Distribution of higher order spacing ratios in one- plus two-body random matrix ensembles with spin symmetry

Random matrix ensembles defined by a mean-field one-body and chaos generating two-body interaction are proved to describe statistical properties of complex interacting many-body quantum systems in general and complex atomic nuclei (or nuclei in the chaotic region) in particular. These ensembles are generically called embedded ensembles of (1 + 2)-body interactions or simply EE(1 + 2) and their GOE random matrix version is called EGOE(1 + 2). In this paper, we study the distribution of non-overlapping spacing ratios of higher-orders in EGOE(1 + 2) for both fermion and boson systems including spin degree of freedom (also without spin) that have their origin in nuclear shell model and the interacting boson model [V.K.B. Kota, N.D. Chavda, Int.

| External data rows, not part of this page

**config.mk**
```make
export PLATFORM = sky130hd
export DESIGN_NAME = addsub_shared_flat
export DESIGN_NICKNAME = d
export VERILOG_FILES = /design/src/rtl/addsub_pkg.sv /design/src/rtl/addsub_shared_if.sv /design/src/rtl/addsub_slice.sv /design/src/rtl/addsub_shared.sv /design/src/flat_wrapper.sv
export SDC_FILE = /design/constraint.sdc
export NUM_CORES = 1
export LEC_CHECK = 0
export CORE_MARGIN = 5
export CORE_UTILIZATION = 43
export CTS_CLUSTER_DIAMETER = 200
export CTS_CLUSTER_SIZE = 28
export DETAILED_ROUTE_END_ITERATION = 7
export PLACE_DENSITY = 0.85
export RECOVER_POWER = 100
export REMOVE_ABC_BUFFERS = 1
export SYNTH_ARGS = -nofsm -noshare
export SYNTH_HDL_FRONTEND = slang
export SYNTH_SLANG_ARGS = --single-unit
```
**constraint.sdc**
```tcl
create_clock -name clk_i -period 2.1 [get_ports clk_i]
set_clock_uncertainty 0.05 [all_clocks]
set_input_delay 0.315 -clock clk_i [delete_from_list [all_inputs] [get_ports clk_i]]
set_output_delay 0.315 -clock clk_i [all_outputs]
set_load 0.005 [all_outputs]
```
<file path="src/rtl/mem_port_arbiter.sv">
// mem_port_arbiter: shares one single-port memory between the instruction-fetch
// port and the data-memory port.
//   clk, rst (async, active-low)
//   if_req/if_addr  -> if_ready pulse, if_rdata (held)
//   dm_rd/dm_wr/dm_addr/dm_wdata -> dm_ready pulse, dm_rdata (held)
//   mem_req/mem_we/mem_addr/mem_wdata -> memory, mem_ack/mem_rdata <- memory
//   busy: FSM is not idle
// Data wins arbitration unless it has already overtaken a waiting fetch
// STREAK_MAX times in a row. Every output is registered.
module mem_port_arbiter #(
  parameter int unsigned ADDR_W     = 32,
  parameter int unsigned DATA_W     = 32,
  parameter int unsigned STREAK_MAX = 4
) (
  input  logic              clk,
  input  logic              rst,
  input  logic              if_req,
  input  logic [ADDR_W-1:0] if_addr,
  output logic              if_ready,
  output logic [DATA_W-1:0] if_rdata,
  input  logic              dm_rd,
  input  logic              dm_wr,
  input  logic [ADDR_W-1:0] dm_addr,
  input  logic [DATA_W-1:0] dm_wdata,
  output logic              dm_ready,
  output logic [DATA_W-1:0] dm_rdata,
  output logic              mem_req,
  output logic              mem_we,
  output logic [ADDR_W-1:0] mem_addr,
  output logic [DATA_W-1:0] mem_wdata,
  input  logic              mem_ack,
  input  logic [DATA_W-1:0] mem_rdata,
  output logic              busy
);

  localparam int unsigned SW = (STREAK_MAX < 1) ? 1 : $clog2(STREAK_MAX + 1);
  localparam logic [SW-1:0] STREAK_LIM = SW'(STREAK_MAX);

  typedef enum logic [1:0] {IDLE, WAIT_I, WAIT_D, DONE} state_e;

  state_e            state_q, state_d;
  logic              mem_req_q, mem_req_d;
  logic              mem_we_q, mem_we_d;
  logic [ADDR_W-1:0] mem_addr_q, mem_addr_d;
  logic [DATA_W-1:0] mem_wdata_q, mem_wdata_d;
  logic              if_ready_q, if_ready_d;
  logic              dm_ready_q, dm_ready_d;
  logic [DATA_W-1:0] if_rdata_q, if_rdata_d;
  logic [DATA_W-1:0] dm_rdata_q, dm_rdata_d;
  logic [SW-1:0]     streak_q, streak_d;
  logic              busy_q, busy_d;
  logic              dm_pend;

  assign dm_pend = dm_rd | dm_wr;

  always_comb begin
    state_d     = state_q;
    mem_req_d   = mem_req_q;
    mem_we_d    = mem_we_q;
    mem_addr_d  = mem_addr_q;
    mem_wdata_d = mem_wdata_q;
    if_ready_d  = 1'b0;
    dm_ready_d  = 1'b0;
    if_rdata_d  = if_rdata_q;
    dm_rdata_d  = dm_rdata_q;
    streak_d    = streak_q;

    case (state_q)
      IDLE: begin
        if (dm_pend && (!if_req || streak_q < STREAK_LIM)) begin
          state_d     = WAIT_D;
          mem_req_d   = 1'b1;
          mem_we_d    = dm_wr;  // rd+wr together behaves as a write
          mem_addr_d  = dm_addr;
          mem_wdata_d = dm_wdata;
          // A data grant with fetch waiting only happens below the limit,
          // so the increment cannot pass STREAK_LIM.
          streak_d    = if_req ? streak_q + SW'(1) : '0;
        end else if (if_req) begin
          state_d    = WAIT_I;
          mem_req_d  = 1'b1;
          mem_we_d   = 1'b0;
          mem_addr_d = if_addr;
          streak_d   = '0;
        end
      end
      WAIT_I: begin
        if (mem_ack) begin
          state_d    = DONE;
          mem_req_d  = 1'b0;
          mem_we_d   = 1'b0;
          if_rdata_d = mem_rdata;
          if_ready_d = 1'b1;
        end
      end
      WAIT_D: begin
        if (mem_ack) begin
          state_d    = DONE;
          mem_req_d  = 1'b0;
          mem_we_d   = 1'b0;
          if (!mem_we_q) begin
            dm_rdata_d = mem_rdata;
          end
          dm_ready_d = 1'b1;
        end
      end
      // One idle-ish cycle so requesters can drop or change their request
      // after seeing ready, before arbitration samples again.
      DONE:    state_d = IDLE;
      default: state_d = IDLE;
    endcase

    busy_d = (state_d != IDLE);
  end

  always_ff @(posedge clk or negedge rst) begin
    if (!rst) begin
      state_q     <= IDLE;
      mem_req_q   <= 1'b0;
      mem_we_q    <= 1'b0;
      mem_addr_q  <= '0;
      mem_wdata_q <= '0;
      if_ready_q  <= 1'b0;
      dm_ready_q  <= 1'b0;
      if_rdata_q  <= '0;
      dm_rdata_q  <= '0;
      streak_q    <= '0;
      busy_q      <= 1'b0;
    end else begin
      state_q     <= state_d;
      mem_req_q   <= mem_req_d;
      mem_we_q    <= mem_we_d;
      mem_addr_q  <= mem_addr_d;
      mem_wdata_q <= mem_wdata_d;
      if_ready_q  <= if_ready_d;
      dm_ready_q  <= dm_ready_d;
      if_rdata_q  <= if_rdata_d;
      dm_rdata_q  <= dm_rdata_d;
      streak_q    <= streak_d;
      busy_q      <= busy_d;
    end
  end

  assign mem_req   = mem_req_q;
  assign mem_we    = mem_we_q;
  assign mem_addr  = mem_addr_q;
  assign mem_wdata = mem_wdata_q;
  assign if_ready  = if_ready_q;
  assign dm_ready  = dm_ready_q;
  assign if_rdata  = if_rdata_q;
  assign dm_rdata  = dm_rdata_q;
  assign busy      = busy_q;

endmodule

</file>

J. Mod. Phys. E 27, 1830001 (2018)]. We obtain a very good correspondence between the numerical results and a recently proposed generalized Wigner surmise like scaling relation. These results confirm that the proposed scaling relation is universal in understanding spacing ratios in complex many-body quantum systems. Using spin ensembles, we demonstrate that the higher order spacing ratio distributions can also reveal quantitative information about the underlying symmetry structure (examples are isospin in lighter nuclei and scissors states in heavy nuclei).